Nel frattempo il nostro Paese dovrà spiegare perché l'attribuzione di un diritto di superficie ai privati per 90 anni non viola la direttiva Bolkestein sulla liberalizzazione dei servizi che ci è già costata l'apertura di una procedura d'infrazione.
Sul credito d'imposta, già da alcuni mesi il ministro per gli Affari regionali Raffaele Fitto, titolare del coordinamento delle risorse speciali per il Mezzogiorno, ha allacciato un fitto scambio diplomatico con il commissario europeo alle Politiche regionali Johannes Hahn. Pochi giorni prima dell'approvazione del decreto sviluppo è partita anche una lettera ufficiale, nel tentativo di smussare posizioni che in una prima fase erano apparse di netta chiusura. Ieri tuttavia da Bruxelles è prevalsa la cautela, in attesa di studiare nel dettaglio la norma ed eventuali relazioni tecniche. «In questo momento – spiega van Lierop – il commissario Hahn non può esprimere un giudizio definitivo. Ci sono approfondimenti tecnici in corso ed è difficile dire quanto dureranno». Di certo, ribadisce il portavoce del commissario, l'utilizzo dei fondi europei per il bonus ricerca sarebbe più congeniale all'impianto generale della politica di coesione. Sull'utilizzo delle risorse Ue per un credito d'imposta finalizzato a nuove assunzioni bisogna invece studiare più a fondo.

La misura inserita nel decreto sviluppo approvato giovedì a Palazzo Chigi prevede come copertura le risorse (sia quelle comunitarie sia il cofinanziamento nazionale) del Fondo sociale europeo e del Fondo europeo di sviluppo regionale destinate al finanziamento dei programmi operativi, regionali e nazionali. In caso di bocciatura, il Governo virerebbe sul Fas. La norma comunque è stata scritta dai tecnici dell'Esecutivo con l'obiettivo di rispettare il Regolamento Ce 800/2008 che definisce le categorie di aiuti compatibili con il mercato comune. Ad esempio inserendo un riferimento ai lavoratori definiti dalla Commissione «molto svantaggiati» e citando espressamente i cronici ritardi nella spesa dei fondi Ue al Sud che lo stesso Hahn ha più volte stigmatizzato.
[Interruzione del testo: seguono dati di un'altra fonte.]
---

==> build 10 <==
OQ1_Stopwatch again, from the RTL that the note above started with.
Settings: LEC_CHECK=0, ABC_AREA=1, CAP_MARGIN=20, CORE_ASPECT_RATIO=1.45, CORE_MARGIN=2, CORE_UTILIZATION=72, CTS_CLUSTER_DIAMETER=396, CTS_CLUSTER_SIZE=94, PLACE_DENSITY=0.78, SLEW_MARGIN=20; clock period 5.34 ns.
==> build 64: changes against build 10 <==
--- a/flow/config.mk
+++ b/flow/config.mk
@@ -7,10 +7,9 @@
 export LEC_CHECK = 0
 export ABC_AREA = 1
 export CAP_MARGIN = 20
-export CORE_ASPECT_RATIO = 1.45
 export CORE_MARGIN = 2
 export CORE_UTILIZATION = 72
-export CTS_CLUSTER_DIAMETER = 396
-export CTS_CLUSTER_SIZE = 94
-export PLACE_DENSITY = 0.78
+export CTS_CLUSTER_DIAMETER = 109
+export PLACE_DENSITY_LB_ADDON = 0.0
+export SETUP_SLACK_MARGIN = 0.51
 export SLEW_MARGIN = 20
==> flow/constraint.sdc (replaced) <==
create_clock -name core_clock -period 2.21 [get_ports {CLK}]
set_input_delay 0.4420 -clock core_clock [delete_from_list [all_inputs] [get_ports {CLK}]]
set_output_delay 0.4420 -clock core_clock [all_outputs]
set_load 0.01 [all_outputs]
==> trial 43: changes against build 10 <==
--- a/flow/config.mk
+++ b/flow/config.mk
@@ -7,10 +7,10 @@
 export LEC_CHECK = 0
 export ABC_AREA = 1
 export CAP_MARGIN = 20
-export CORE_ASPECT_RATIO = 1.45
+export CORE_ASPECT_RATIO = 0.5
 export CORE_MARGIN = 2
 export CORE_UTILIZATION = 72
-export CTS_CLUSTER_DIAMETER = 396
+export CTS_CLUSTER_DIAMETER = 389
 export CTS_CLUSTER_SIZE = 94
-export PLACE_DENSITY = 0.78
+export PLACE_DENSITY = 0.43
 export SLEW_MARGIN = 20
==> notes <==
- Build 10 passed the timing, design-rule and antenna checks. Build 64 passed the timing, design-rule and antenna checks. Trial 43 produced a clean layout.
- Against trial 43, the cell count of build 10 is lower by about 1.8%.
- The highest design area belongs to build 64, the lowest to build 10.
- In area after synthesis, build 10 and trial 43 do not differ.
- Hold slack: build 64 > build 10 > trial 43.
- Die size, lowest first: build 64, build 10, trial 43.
In un primo momento, i tecnici della Ue temevano che si configurasse un'agevolazione a carattere generalista – come il credito d'imposta per gli investimenti – mentre l'associazione del bonus a un preciso obiettivo di incremento occupazionale renderebbe la misura di fatto «finalizzata». Vanno però risolti altri aspetti sui quali informalmente la Commissione ha già espresso preoccupazione. Le procedure di concessione, che passano da dichiarazione dei redditi e Agenzia delle entrate, devono essere rese compatibili con le procedure dei Programmi operativi già in vigore. In particolare, bisognerà rendere quanto più possibile omogenee le procedure di controllo in modo che, sulla concessione dei crediti di imposta, ci sia certezza dell'effettivo utilizzo del bonus per gli scopi prefissati. Come vengono spese le risorse e se producono nuovi occupati: è questo il punto su cui la Ue vuole più chiarezza.

Ma Bruxelles è perplessa anche sull'articolo 3 del Dl che supera il sistema attuale delle concessioni balneari (contratto di sei anni rinnovabile automaticamente per altri sei) – che ha provocato l'apertura di una procedura d'infrazione per violazione della direttiva servizi del 2006, ndr – con un diritto di superficie sulle coste di 90 anni. Nel sottolineare di non aver ricevuto alcuna notifica dall'Italia, Chantal Hughes, portavoce del commissario francese al mercato interno Michel Barnier, commenta: «Se i rapporti letti sulla stampa sono corretti e confermati, saremmo molto sorpresi perché non sarebbe ciò che ci aspettavamo». Precisando di aspettare «chiarimenti da parte delle autorità italiane». In difesa della norma interviene il titolare dello Sviluppo economico, Paolo Romani, che invita l'Ue a «tenere conto della diversità dei Paesi europei» visto che «in Italia ci sono 25mila aziende balneari capaci di garantire posti di lavoro e di offrire ai turisti la qualità che questo tipo di aziende assicura».